EXAMPLE 100 parts by weight of ruthenium oxide (RuO ₂ ) powder was dispersed in pure water, and a KMnO ₄ aqueous solution (equivalent to containing 4.5 parts by weight of manganese oxide MnO ₂ ) and TiO ₂ sol (TiO ₂ ) were dispersed therein. Of 1.7 parts by weight) and well stirred and dispersed, and then dried at 120 ° C. to 800 ° C.
Was heat-treated in order to prepare RuO ₂ powder (specific surface area 20 m ² / g) coated with MnO ₂ and TiO ₂ . SiO ₂ : 28.3
%, B ₂ O ₃ 8.0%, PbO 55.2%, Al ₂ O ₃ 4.
55 parts by weight of glass powder having a composition of 7% and 3.8% of CuO and 107.2 parts by weight of RuO ₂ powder coated with MnO ₂ and TiO ₂ were added to an organic vehicle in which 3 parts by weight of ethyl cellulose was dissolved in 25 parts by weight of terpineol. , And was well dispersed by a three-roll mill to prepare a thick film resistance paste. This thick film resistance paste was used as an A with an AgPd ratio of 99.5: 0.5.
A thick film resistor was obtained by screen-printing on an alumina substrate on which an electrode made of a gPd conductor was formed, drying at 120 ° C. for 10 minutes, and baking at 850 ° C. The pattern size of the resistor at this time was 1.0 mm wide and 1.0 mm long and 0.5 mm wide and 0.5 mm long. Table 1 shows the evaluation results.

[0012]

[Table 1]

As a conventional example, R obtained by heat treating RuO ₂ powder at 400 ° C. and adjusting the specific surface area to 20 m ² / g
100 parts by weight of uO ₂ powder, 55 parts by weight of glass powder having the above composition, 4.5 parts by weight of MnO ₂ and 1.7 parts by weight of TiO ₂ were added to 28 parts by weight of the above organic vehicle and dispersed by a three-roll mill to form a thick film. A resistance paste was created. The sample preparation method and evaluation were performed in the same manner as in the example. The results are also shown in Table 1.

[0014]

As described above, since the thick film resistance paste of the present invention uses ruthenium oxide to which an additive is added in the form of an oxide coating as a conductive component, it is printed on an Ag-rich thick film conductor electrode.

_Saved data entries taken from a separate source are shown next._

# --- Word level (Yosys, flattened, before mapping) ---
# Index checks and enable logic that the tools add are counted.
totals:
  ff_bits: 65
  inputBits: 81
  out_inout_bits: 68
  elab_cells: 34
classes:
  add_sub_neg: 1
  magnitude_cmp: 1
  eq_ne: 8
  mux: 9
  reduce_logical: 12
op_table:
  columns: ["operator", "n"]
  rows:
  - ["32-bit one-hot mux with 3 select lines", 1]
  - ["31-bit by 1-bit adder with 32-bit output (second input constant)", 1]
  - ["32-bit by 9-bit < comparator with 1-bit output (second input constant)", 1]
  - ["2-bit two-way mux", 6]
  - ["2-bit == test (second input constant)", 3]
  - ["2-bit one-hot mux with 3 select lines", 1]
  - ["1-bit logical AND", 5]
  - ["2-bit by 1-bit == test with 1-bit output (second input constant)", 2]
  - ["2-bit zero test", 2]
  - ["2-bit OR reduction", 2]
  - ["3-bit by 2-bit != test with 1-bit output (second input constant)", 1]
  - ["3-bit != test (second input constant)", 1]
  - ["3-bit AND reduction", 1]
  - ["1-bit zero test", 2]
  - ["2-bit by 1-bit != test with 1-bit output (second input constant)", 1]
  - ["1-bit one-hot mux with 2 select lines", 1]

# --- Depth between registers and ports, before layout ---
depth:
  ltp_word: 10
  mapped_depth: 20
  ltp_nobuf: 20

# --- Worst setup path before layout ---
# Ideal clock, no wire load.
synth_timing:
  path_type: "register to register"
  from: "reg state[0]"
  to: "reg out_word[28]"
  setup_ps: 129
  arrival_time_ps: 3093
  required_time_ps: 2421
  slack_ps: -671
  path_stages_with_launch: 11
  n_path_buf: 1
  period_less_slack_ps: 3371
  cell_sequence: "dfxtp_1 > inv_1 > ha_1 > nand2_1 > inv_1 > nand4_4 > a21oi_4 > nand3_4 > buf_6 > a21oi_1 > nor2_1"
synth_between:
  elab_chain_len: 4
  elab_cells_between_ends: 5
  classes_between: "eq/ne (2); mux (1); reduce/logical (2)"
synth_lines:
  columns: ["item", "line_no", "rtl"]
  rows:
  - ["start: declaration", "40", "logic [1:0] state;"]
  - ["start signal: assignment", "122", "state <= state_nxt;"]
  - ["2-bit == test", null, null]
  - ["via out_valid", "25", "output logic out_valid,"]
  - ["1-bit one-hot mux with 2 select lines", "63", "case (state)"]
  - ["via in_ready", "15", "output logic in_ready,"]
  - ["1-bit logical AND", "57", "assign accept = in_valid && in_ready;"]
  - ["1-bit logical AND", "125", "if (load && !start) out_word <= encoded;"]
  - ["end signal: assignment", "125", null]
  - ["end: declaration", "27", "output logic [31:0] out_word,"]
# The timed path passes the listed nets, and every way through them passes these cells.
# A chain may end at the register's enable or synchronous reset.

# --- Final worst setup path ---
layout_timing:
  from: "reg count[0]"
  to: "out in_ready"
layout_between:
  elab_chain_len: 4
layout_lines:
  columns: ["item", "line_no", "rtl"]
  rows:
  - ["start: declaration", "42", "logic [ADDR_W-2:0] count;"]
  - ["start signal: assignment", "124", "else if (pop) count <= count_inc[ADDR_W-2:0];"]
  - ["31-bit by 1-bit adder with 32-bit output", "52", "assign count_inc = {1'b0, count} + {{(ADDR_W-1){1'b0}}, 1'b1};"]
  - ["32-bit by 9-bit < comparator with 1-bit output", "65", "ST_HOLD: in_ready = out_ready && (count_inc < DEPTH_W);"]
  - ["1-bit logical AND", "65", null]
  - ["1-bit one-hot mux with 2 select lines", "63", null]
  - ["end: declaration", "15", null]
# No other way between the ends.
===== config.mk =====
export PLATFORM = sky130hd
export DESIGN_NAME = timer_int_ctrl_flat
export DESIGN_NICKNAME = d
export VERILOG_FILES = /design/src/rtl/timer_int_ctrl_pkg.sv /design/src/rtl/timer_int_ctrl_if.sv /design/src/rtl/timer_int_ctrl_prescaler.sv /design/src/rtl/timer_int_ctrl.sv /design/src/flat_wrapper.sv
export SDC_FILE = /design/constraint.sdc
export NUM_CORES = 1
export LEC_CHECK = 0
export CORE_UTILIZATION = 50
export CTS_CLUSTER_SIZE = 14
export DETAILED_ROUTE_END_ITERATION = 10
export PLACE_DENSITY = 0.76
export SETUP_SLACK_MARGIN = 0.4
export SLEW_MARGIN = 20
export SYNTH_ARGS = -nofsm -noshare
export SYNTH_HDL_FRONTEND = slang
export SYNTH_SLANG_ARGS = --single-unit

===== constraint.sdc =====
create_clock -name clk -period 3.9 [get_ports clk]
set_input_delay 0.585 -clock clk [delete_from_list [all_inputs] [get_ports clk]]
set_output_delay 0.585 -clock clk [all_outputs]
set_load 0.1 [all_outputs]

===== src/rtl/timer_int_ctrl_pkg.sv =====
// Shared definitions for the memory-mapped timer: register offsets, CTRL bit
// positions and the default interrupt line.
package timer_int_ctrl_pkg;

  typedef enum logic [1:0] {
    TMR_CTRL = 2'd0,
    TMR_CNT  = 2'd1,
    TMR_CMP  = 2'd2,
    TMR_STAT = 2'd3
  } tmr_reg_e;

  localparam int CTRL_EN     = 0;
  localparam int CTRL_IE     = 1;
  localparam int CTRL_AR     = 2;
  localparam int CTRL_PSC_LO = 4;
  localparam int CTRL_PSC_HI = 7;
  localparam int STAT_PEND   = 0;
  localparam int TMR_INT_BIT = 0;

  // Only EN, IE, AR and PSC are backed by flops; everything else reads 0.
  localparam logic [7:0] CTRL_MASK = 8'hF7;

  function automatic logic [3:0] ctrl_psc(input logic [7:0] ctrl);
    return ctrl[CTRL_PSC_HI:CTRL_PSC_LO];
  endfunction

endpackage
--- src/rtl/fetch_stage_pkg.sv ---
// Shared pipeline definitions for the instruction fetch stage.
// Holds the default bubble word, the default reset PC and the fetch FSM encoding.
package fetch_stage_pkg;

  localparam logic [31:0] DEF_NOP_INSTR = 32'h0000_0000;
  localparam logic [31:0] DEF_RESET_PC  = 32'h0000_0000;

  typedef enum logic [1:0] {
    ST_IDLE = 2'd0,
    ST_REQ  = 2'd1,
    ST_HELD = 2'd2
  } fetch_state_t;

  function automatic logic [31:0] word_align(input logic [31:0] addr);
    return addr & 32'hFFFF_FFFC;
  endfunction

endpackage

--- src/rtl/fetch_skid_buf.sv ---
// One-entry skid buffer parking a fetched word and its PC+4 while decode stalls.
// Clear takes priority over load.
module fetch_skid_buf (
  input  logic        clk,
  input  logic        rst_n,
  input  logic        load,
  input  logic        clear,
  input  logic [31:0] load_instr,
  input  logic [31:0] load_pc4,
  output logic        valid,
  output logic [31:0] instr,
  output logic [31:0] pc4
);

  logic        valid_reg;
  logic [31:0] instr_reg;
  logic [31:0] pc4_reg;

  always_ff @(posedge clk or negedge rst_n) begin
    if (!rst_n) begin
      valid_reg <= 1'b0;
      instr_reg <= 32'h0;
      pc4_reg   <= 32'h0;
    end else if (clear) begin
      valid_reg <= 1'b0;
      instr_reg <= 32'h0;
      pc4_reg   <= 32'h0;
    end else if (load) begin
      valid_reg <= 1'b1;
      instr_reg <= load_instr;
      pc4_reg   <= load_pc4;
    end
  end

  assign valid = valid_reg;
  assign instr = instr_reg;
  assign pc4   = pc4_reg;

endmodule

--- src/rtl/fetch_stage.sv ---
// Instruction fetch stage: PC register, instruction memory handshake and IF/ID register.
// "repeat" is a reserved word, so that stall input is named repeat_stall.
module fetch_stage
  import fetch_stage_pkg::*;
#(
  parameter logic [31:0] RESET_PC  = DEF_RESET_PC,
  parameter logic [31:0] NOP_INSTR = DEF_NOP_INSTR
) (
  input  logic        clk,
  input  logic        rst_n,
  input  logic        hold,
  input  logic        repeat_stall,
  input  logic        branch_taken,
  input  logic [31:0] branch_target,
  output logic        imem_req,
  output logic [31:0] imem_addr,
  input  logic        imem_ack,
  input  logic [31:0] imem_rdata,
  output logic [31:0] ifid_instr,
  output logic [31:0] ifid_pc4,
  output logic        ifid_valid
);

  fetch_state_t state_reg, state_next;

  logic [31:0] pc_reg;
  logic        drop_reg;
  logic [31:0] drop_addr_reg;
  logic [31:0] ifid_instr_reg;
  logic [31:0] ifid_pc4_reg;
  logic        ifid_valid_reg;

  logic        stall;
  logic        in_held;
  logic        acked;
  logic        fetch_word;
  logic        skid_load;
  logic        skid_clear;
  logic        skid_valid;
  logic [31:0] skid_instr;
  logic [31:0] skid_pc4;

  assign stall = hold | repeat_stall;

  always_ff @(posedge clk or negedge rst_n) begin
    if (!rst_n) state_reg <= ST_IDLE;
    else        state_reg <= state_next;
  end

  always_comb begin
    state_next = state_reg;
    case (state_reg)
      ST_IDLE: state_next = ST_REQ;
      ST_REQ:  if (fetch_word && stall) state_next = ST_HELD;
      ST_HELD: if (branch_taken || !stall) state_next = ST_REQ;
      default: state_next = ST_IDLE;
    endcase
  end

  // A word only counts as fetched when it was not requested before a redirect.
  always_comb begin
    imem_req   = (state_reg == ST_REQ);
    in_held    = (state_reg == ST_HELD);
    acked      = imem_req & imem_ack;
    fetch_word = acked & ~drop_reg & ~branch_taken;
    skid_load  = fetch_word & stall;
    skid_clear = branch_taken | (in_held & ~stall);
    imem_addr  = drop_reg ? drop_addr_reg : pc_reg;
  end

  fetch_skid_buf u_skid (
    .clk        (clk),
    .rst_n      (rst_n),
    .load       (skid_load),
    .clear      (skid_clear),
    .load_instr (imem_rdata),
    .load_pc4   (pc_reg + 32'd4),
    .valid      (skid_valid),
    .instr      (skid_instr),
    .pc4        (skid_pc4)
  );

  always_ff @(posedge clk or negedge rst_n) begin
    if (!rst_n) begin
      pc_reg         <= word_align(RESET_PC);
      drop_reg       <= 1'b0;
      drop_addr_reg  <= 32'h0;
      ifid_instr_reg <= NOP_INSTR;
      ifid_pc4_reg   <= 32'h0;
      ifid_valid_reg <= 1'b0;
    end else if (branch_taken) begin
      pc_reg         <= word_align(branch_target);
      ifid_instr_reg <= NOP_INSTR;
      ifid_pc4_reg   <= 32'h0;
      ifid_valid_reg <= 1'b0;
      // Keep presenting the original address until the in-flight request is acked.
      if (imem_req && !imem_ack) begin
        drop_reg <= 1'b1;
        if (!drop_reg) drop_addr_reg <= pc_reg;
      end else begin
        drop_reg <= 1'b0;
      end
    end else if (acked && drop_reg) begin
      drop_reg <= 1'b0;
    end else if (fetch_word) begin
      pc_reg <= pc_reg + 32'd4;
      if (!stall) begin
        ifid_instr_reg <= imem_rdata;
        ifid_pc4_reg   <= pc_reg + 32'd4;
        ifid_valid_reg <= 1'b1;
      end
    end else if (in_held && !stall && skid_valid) begin
      ifid_instr_reg <= skid_instr;
      ifid_pc4_reg   <= skid_pc4;
      ifid_valid_reg <= 1'b1;
    end
  end

  assign ifid_instr = ifid_instr_reg;
  assign ifid_pc4   = ifid_pc4_reg;
  assign ifid_valid = ifid_valid_reg;

endmodule

--- config.mk ---
export PLATFORM = sky130hd
export DESIGN_NAME = fetch_stage
export DESIGN_NICKNAME = d
export VERILOG_FILES = /design/src/rtl/fetch_stage_pkg.sv /design/src/rtl/fetch_skid_buf.sv /design/src/rtl/fetch_stage.sv
export SDC_FILE = /design/constraint.sdc
export NUM_CORES = 1
export LEC_CHECK = 0
export CORE_UTILIZATION = 53
export CTS_CLUSTER_SIZE = 10
export DETAILED_ROUTE_END_ITERATION = 6
export GPL_ROUTABILITY_DRIVEN = 0
export PLACE_DENSITY = 0.8
export REMOVE_ABC_BUFFERS = 1
export SLEW_MARGIN = 0
export SYNTH_ARGS = -nofsm -noshare
export SYNTH_HDL_FRONTEND = slang
export SYNTH_SLANG_ARGS = --single-unit
export TNS_END_PERCENT = 1
--- constraint.sdc ---
create_clock -name clk -period 2.8 [get_ports clk]
set_input_delay 0.56 -clock clk [delete_from_list [all_inputs] [get_ports clk]]
set_output_delay 0.56 -clock clk [all_outputs]
set_load 0.02 [all_outputs]
Word level (Yosys, flattened, before mapping)
Index checks and enable logic that the tools add are counted.
Widths: inputs -> output; s select.

word-level totals
  output and inout port bits = 98
  flip-flop bits (word level) = 197

cells by class
  reductions and logical operators = 17
  muxes and demuxes = 31
  add/subtract/negate cells = 1
  eq/ne operators = 6
  bitwise operators = 10

operators with widths
  cell                   number
  $mux 32                18
  $add 32x3->32 const B  1
  $mux 1                 10
  $pmux 2 s3             1
  $reduce_and 2->1       3
  $reduce_bool 2->1      3
  $and 1x1->1            5
  $logic_and 1x1->1      5
  $mux 2                 2
  $ne 2x1->1 const B     2
  $ne 3x3->1 const B     1
  $not 1->1              3
  $reduce_and 3->1       1
  $reduce_bool 3->1      1
  $eq 2x1->1 const B     1
  $eq 2x2->1 const B     1
  $logic_not 1->1        2
  $logic_not 2->1        1
  $ne 2x2->1 const B     1
  $or 1x1->1             2
  $logic_or 1x1->1       1

Longest topological paths before layout
  word-level depth = 8
  depth in mapped cells = 9
  gate-level depth less buffers = 6

By module
From an unflattened synthesis, not the netlist that was laid out.

unflattened totals
  cells, all modules = 914
  area total of the unflattened synthesis = 9,609.2 µm²

modules (own cells, without submodules)
  module          area an instance (µm²)  cells an instance  times used
  fetch_stage     6,972.9                 705                1
  fetch_skid_buf  2,636.3                 209                1

Worst setup path before layout
Ideal clock, no wire load.

  kind = input to register
  start = input repeat_stall
  end = register u_skid.pc4_reg[14], in the netlist u_skid.pc4[14]
  arrival time = 2,079 ps
  data required time = 2,734 ps
  cell stages on the path = 5
  setup time = 66 ps
  buffers on the path = 2
  setup slack = 655 ps
  path through = or2_2 > clkbuf_1 > a211oi_1 > clkbuf_1 > a22o_1

between the ends
  word-level cells in the longest chain between the ends = 5

RTL lines
  what                                                 line                  source
  from (decl)                                          fetch_stage.sv:12     input logic repeat_stall,
  $or 1x1->1 *                                         fetch_stage.sv:43     assign stall = hold | repeat_stall;
  $not 1->1                                            fetch_stage.sv:67     skid_clear = branch_taken | (in_held & ~stall);
  $and 1x1->1                                          fetch_stage.sv:67
  $or 1x1->1                                           fetch_stage.sv:67
  $mux 32 / $reduce_bool 2->1 (equally long branches)  -
  to (signal assigned)                                 fetch_skid_buf.sv:31  pc4_reg <= load_pc4;
  to (decl)                                            fetch_skid_buf.sv:17  logic [31:0] pc4_reg;

Mark *: on every way between the ends. The rest lies on a longest branch, timed or not.
A chain may end at the register's enable or synchronous reset.

Worst setup path after layout
  start = register drop_reg
  end = output imem_addr[31]

between the ends
  word-level cells in the longest chain between the ends = 1

RTL lines
  what                    line                source
  from (decl)             fetch_stage.sv:27   logic drop_reg;
  from (signal assigned)  fetch_stage.sv:86   drop_reg <= 1'b0;
  from (signal assigned)  fetch_stage.sv:98   drop_reg <= 1'b1;
  from (signal assigned)  fetch_stage.sv:101  drop_reg <= 1'b0;
  $mux 32                 -
  to (decl)               fetch_stage.sv:16   output logic [31:0] imem_addr,

Every way passes these cells.

==> impl_results.html <==
<table>
<tr><th>Metric</th><th>Value</th></tr>
<tr><th colspan="2">Outcome</th></tr>
<tr><td>Result of the run</td><td>finished clean</td></tr>
<tr><th colspan="2">Power</th></tr>
<tr><td>Cell leakage power</td><td>5.09 nW</td></tr>
<tr><td>Power density normalized to cell area</td><td>724 nW/um2</td></tr>
<tr><td>Peak supply drop</td><td>around 0.5 mV</td></tr>
<tr><th colspan="2">Synthesis</th></tr>
<tr><td>EDFF count, synth</td><td>0</td></tr>
<tr><td>Async set-or-reset flop fraction in the synthesized netlist</td><td>100%</td></tr>
<tr><td>Number of warning messages in the yosys log</td><td>0</td></tr>
<tr><td>Number of register bits inferred by synthesis</td><td>between 150 and 200</td></tr>
<tr><td>Post-synth cell types</td><td>57</td></tr>
<tr><td>Leading register cell type out of synthesis</td><td>sky130_fd_sc_hd__dfrtp_1</td></tr>
<tr><td>Most instantiated cells after synthesis</td><td>sky130_fd_sc_hd__dfrtp_1 (192), sky130_fd_sc_hd__nand2_1 (121), sky130_fd_sc_hd__o21ai_0 (72), sky130_fd_sc_hd__mux2_2 (53), sky130_fd_sc_hd__clkbuf_1 (50)</td></tr>
<tr><td>Largest cells by area after synthesis</td><td>sky130_fd_sc_hd__dfrtp_1 (52%), sky130_fd_sc_hd__mux2_2 (6.5%), sky130_fd_sc_hd__nand2_1 (4.9%)</td></tr>
<tr><td>Summed instance area of the synthesized netlist</td><td>9200 um2</td></tr>
<tr><td>Top-count cell post-synth</td><td>sky130_fd_sc_hd__dfrtp_1</td></tr>
<tr><td>Share of Yosys cell area claimed by the top area cell type</td><td>between 50% and 60%</td></tr>
<tr><td>Cell type with the highest aggregate area in the netlist</td><td>sky130_fd_sc_hd__dfrtp_1</td></tr>
<tr><td>Seq/Total Area, Yosys</td><td>52.2%</td></tr>
<tr><td>Gate count after technology mapping</td><td>885</td></tr>
<tr><td>Average size of a mapped cell</td><td>10.4 um2</td></tr>
<tr><th colspan="2">Placement</th></tr>
<tr><td>Count of buffers from port buffering</td><td>165</td></tr>
<tr><td>DP Area</td><td>11300 um2</td></tr>
<tr><td>HPWL after DPL</td><td>approximately 16 mm</td></tr>
<tr><th colspan="2">Floorplan</th></tr>
<tr><td>Area of the core</td><td>16800 um2</td></tr>
<tr><td>Initial core utilization</td><td>54.9%</td></tr>
<tr><td>Row cnt</td><td>47</td></tr>
<tr><td>Die Outline Area</td><td>17900 um2</td></tr>
<tr><td>Ports placed on the boundary</td><td>168</td></tr>
<tr><td>DIE WIDTH</td><td>134 um</td></tr>
<tr><td>Die Height</td><td>134 um</td></tr>
<tr><th colspan="2">Detailed routing</th></tr>
<tr><td>Number of nets still failing antenna checks after routing</td><td>0</td></tr>
<tr><td>Total DRC errors in the routed layout</td><td>0</td></tr>
<tr><td>Post-detailed-routing wire length</td><td>23.6 mm</td></tr>
<tr><td>Vias per std cell</td><td>between 5 and 6</td></tr>
<tr><td>Wire per inst</td><td>18.6 um</td></tr>
<tr><td>Vias</td><td>7594</td></tr>
<tr><td>Initial DRT Pass Iterations</td><td>5</td></tr>
<tr><td>Iter 0 DRT Violations</td><td>568</td></tr>
<tr><th colspan="2">Job</th></tr>
<tr><td>Max Cap Viol</td><td>0</td></tr>
<tr><th colspan="2">Timing</th></tr>
<tr><td>Tmin final</td><td>2640 ps</td></tr>
<tr><td>Peak clock frequency supported by timing</td><td>roughly 380 MHz</td></tr>
<tr><td>Slew at the pin with the worst max-slew slack</td><td>701 ps</td></tr>
<tr><td>Share of the clock period used by the worst path</td><td>94.4%</td></tr>
<tr><td>Unrepaired setup endpoints after global routing</td><td>false</td></tr>
<tr><td>Sum Neg Setup Slack</td><td>0 ps</td></tr>
<tr><td>Final Skew</td><td>around 9.6 ps</td></tr>
<tr><td>Final hold violation count</td><td>0</td></tr>
<tr><td>Worst slew margin relative to its limit</td><td>52.8%</td></tr>
<tr><td>Final count of negative-setup-slack endpoints</td><td>0</td></tr>
<tr><td>Final Max Tran Viols</td><td>0</td></tr>
<tr><th colspan="2">Final layout</th></tr>
<tr><td>Fill cell count</td><td>1266</td></tr>
<tr><td>Number of diodes</td><td>0</td></tr>
<tr><td>Final layout net count</td><td>1107</td></tr>
<tr><td>Post-route core utilization</td><td>71.0%</td></tr>
<tr><td>Share of final-layout standard cells stronger than drive strength 1</td><td>13.6%</td></tr>
<tr><td>Synthesis-to-layout area growth</td><td>29.5%</td></tr>
<tr><td>Summed area of non-filler cells in the final layout</td><td>approximately 12000 um2</td></tr>
<tr><th colspan="2">Clock network</th></tr>
<tr><td>CTS HTree Levels</td><td>4</td></tr>
<tr><td>Clk buf depth</td><td>2</td></tr>
<tr><td>Clock latency on the worst-skew pair</td><td>roughly 430 ps</td></tr>
<tr><td>Cell at the root of the clock tree</td><td>sky130_fd_sc_hd__clkbuf_16</td></tr>
<tr><td>Hold bufs inserted after CTS</td><td>0</td></tr>
<tr><td>Inserted Clock Buffers</td><td>17</td></tr>
<tr><td>TritonCTS clock tree</td><td>done</td></tr>
<tr><td>TritonCTS sink count</td><td>roughly 190</td></tr>
<tr><td>Clock edge transition at the registers on the reported setup and hold paths</td><td>70 ps</td></tr>
<tr><th colspan="2">GRT</th></tr>
<tr><td>Wire length of the first global-routing pass</td><td>between 30 and 40 mm</td></tr>
<tr><td>Total GRT Usage</td><td>27.2%</td></tr>
<tr><td>Largest net degree at the start of global routing</td><td>64</td></tr>
<tr><td>Vias in the first global route</td><td>7358</td></tr>
<tr><td>Grt total ovfl</td><td>0</td></tr>
<tr><td>Initial antenna violation count</td><td>0</td></tr>
<tr><th colspan="2">Critical path</th></tr>
<tr><td>WP data arrival</td><td>2080 ps</td></tr>
<tr><td>Delay of the slowest cell on the worst path</td><td>540 ps</td></tr>
<tr><td>Category of the critical setup timing path</td><td>reg2out</td></tr>
<tr><td>Category of the worst setup path capture point</td><td>primary output</td></tr>
<tr><td>CP required</td><td>2240 ps</td></tr>
<tr><td>Cells traversed along the worst timing path</td><td>buf_4 -&gt; mux2_2 -&gt; clkdlybuf4s50_1</td></tr>
<tr><td>Critical Path Start Type</td><td>flop</td></tr>
<tr><td>Worst-path cell with the longest stage delay</td><td>sky130_fd_sc_hd__clkdlybuf4s50_1</td></tr>
<tr><td>Total buffers and inverters traversed by the critical path</td><td>2</td></tr>
<tr><td>Worst path top cell family by delay</td><td>buffers and inverters</td></tr>
<tr><td>Biggest fanout along the worst timing path</td><td>18</td></tr>
<tr><th colspan="2">Min path</th></tr>
<tr><td>Hold crit path type</td><td>in2async</td></tr>
</table>
area by class of cell:
cell class,instances,area (um2),area share [%]
sequential,192,4810,40.4
timing repair buffer,207,2030,17.1
multi-input combinational,610,4120,34.6
tap,220,275,2.31
clock inverter,14,204,1.71
inverter,8,30.0,0.252
clock buffer,18,439,3.69
timing repair:
action / CTS / global route
endpoints found under the setup margin: 0 / 10
setup buffers: 0 / 0
resized for setup: 0 / 1
per-layer routing:
metal | up-vias | GRT usage, % | wire (um)
met5 | - | 0 | 0
met4 | 0 | 10.7 | 495
met3 | 41 | 4.49 | 1340
met2 | 305 | 42.1 | 11000
met1 | 3752 | 38.3 | 10800
li1 | 3496 | - | -
cell usage in the layout, fill, tap and decap left out, types with 2 or more instances in the layout:
cell type and n:
sky130_fd_sc_hd__dfrtp_1 191, sky130_fd_sc_hd__clkdlybuf4s50_1 163, sky130_fd_sc_hd__nand2_1 121, sky130_fd_sc_hd__o21ai_0 72, sky130_fd_sc_hd__mux2_2 53, sky130_fd_sc_hd__a22o_1 45
sky130_fd_sc_hd__o31ai_1 38, sky130_fd_sc_hd__buf_4 38, sky130_fd_sc_hd__nor2_1 37, sky130_fd_sc_hd__mux2i_1 33, sky130_fd_sc_hd__nand3_1 28, sky130_fd_sc_hd__xor2_1 27
sky130_fd_sc_hd__a21oi_1 23, sky130_fd_sc_hd__nand4_1 21, sky130_fd_sc_hd__clkbuf_16 17, sky130_fd_sc_hd__xnor2_1 15, sky130_fd_sc_hd__a31oi_1 11, sky130_fd_sc_hd__inv_1 8
sky130_fd_sc_hd__nor4_1 8, sky130_fd_sc_hd__and2_1 7, sky130_fd_sc_hd__or3_1 6, sky130_fd_sc_hd__and4_1 6, sky130_fd_sc_hd__and3_1 6, sky130_fd_sc_hd__or4_1 5
sky130_fd_sc_hd__a221o_1 5, sky130_fd_sc_hd__buf_12 5, sky130_fd_sc_hd__bufinv_16 4, sky130_fd_sc_hd__o21a_1 3, sky130_fd_sc_hd__nor3_1 3, sky130_fd_sc_hd__nor4b_1 3
sky130_fd_sc_hd__a221oi_1 3, sky130_fd_sc_hd__clkinv_4 3, sky130_fd_sc_hd__inv_6 3, sky130_fd_sc_hd__nor4_2 2, sky130_fd_sc_hd__o211ai_1 2, sky130_fd_sc_hd__clkinvlp_4 2
sky130_fd_sc_hd__clkbuf_8 2
path summary, 6_finish.rpt:
| path | cells past startpoint | slack, ps | end | startpoint |
|---|---|---|---|---|
| min reg2reg | 2 | 470 | u_skid.pc4[27]$_DFFE_PN0P_ | u_skid.pc4[27]$_DFFE_PN0P_ |
| max reg2reg | 5 | 270 | pc_reg[31]$_DFFE_PN0P_ | pc_reg[20]$_DFFE_PN0P_ |
| min in group clk | 2 | 470 | u_skid.pc4[27]$_DFFE_PN0P_ | u_skid.pc4[27]$_DFFE_PN0P_ |
| min | 1 | 110 | ifid_instr[12]$_DFFE_PN0P_ | rst_n |
| max in group asynchronous | 2 | 1890 | ifid_instr[25]$_DFFE_PN0P_ | rst_n |
| max | 3 | 160 | imem_addr[31] | drop_reg$_DFFE_PN0P_ |
worst register-to-register path, stage by stage (launching register included):
cell and delay [ps]:
sky130_fd_sc_hd__dfrtp_1 560, sky130_fd_sc_hd__nand4_1 300, sky130_fd_sc_hd__nor4_1 670, sky130_fd_sc_hd__nand3_1 290, sky130_fd_sc_hd__or4_1 530, sky130_fd_sc_hd__nand3_1 110
where the power goes:
part / internal, W / switching [W] / total, W
combinational: 0.00120 / 0.00122 / 0.00242
sequential: 0.00323 / 0.000334 / 0.00356
clock: 0.00154 / 0.00110 / 0.00264
logic make-up after synthesis:
group | after synthesis | synth area share (%)
buffers and inverters | 83 | 3.54
muxes | 86 | 10.1
adders and majority gates | 1 | 0.136
AOI/OAI and AO/OA | 212 | 15.4
and+or+nand+nor | 269 | 14.6
DFF | 192 | 52.2
xor gates and xnor gates | 42 | 4.00
per-stage QoR:
step,hold slack (ps),worst slack (ps),instances,total power (W)
floorplan,264,-3180,810,0.00489
global placement,449,263,1237,0.00595
detailed placement,452,157,1237,0.00602
CTS,121,38.1,1269,0.00865
global route,134,56.6,1269,0.00900
finish,109,157,1269,0.00862
Power figures use the tool's default switching activity.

By forming it, it becomes possible to form a low resistance thick film resistor having an extremely excellent geometry effect.

Claims (2)

[Claims] 1. A thick film resistance paste composition comprising a conductive powder containing ruthenium oxide as a main component, a glass powder, titanium oxide and manganese oxide dispersed in an organic vehicle, wherein the titanium oxide and manganese oxide are preliminarily ruthenium oxide. A thick film resistor paste composition, characterized in that the powder surface is coated. 2. A ruthenium oxide powder is dispersed in an aqueous solution obtained by mixing a colloidal solution of titanium oxide and an aqueous solution of a manganese oxide precursor, the water content is evaporated, and then heat treatment is performed to coat the surface with titanium oxide and manganese oxide. The thick film resistance paste composition according to claim 1, wherein the ruthenium oxide powder formed with is used as a conductive powder.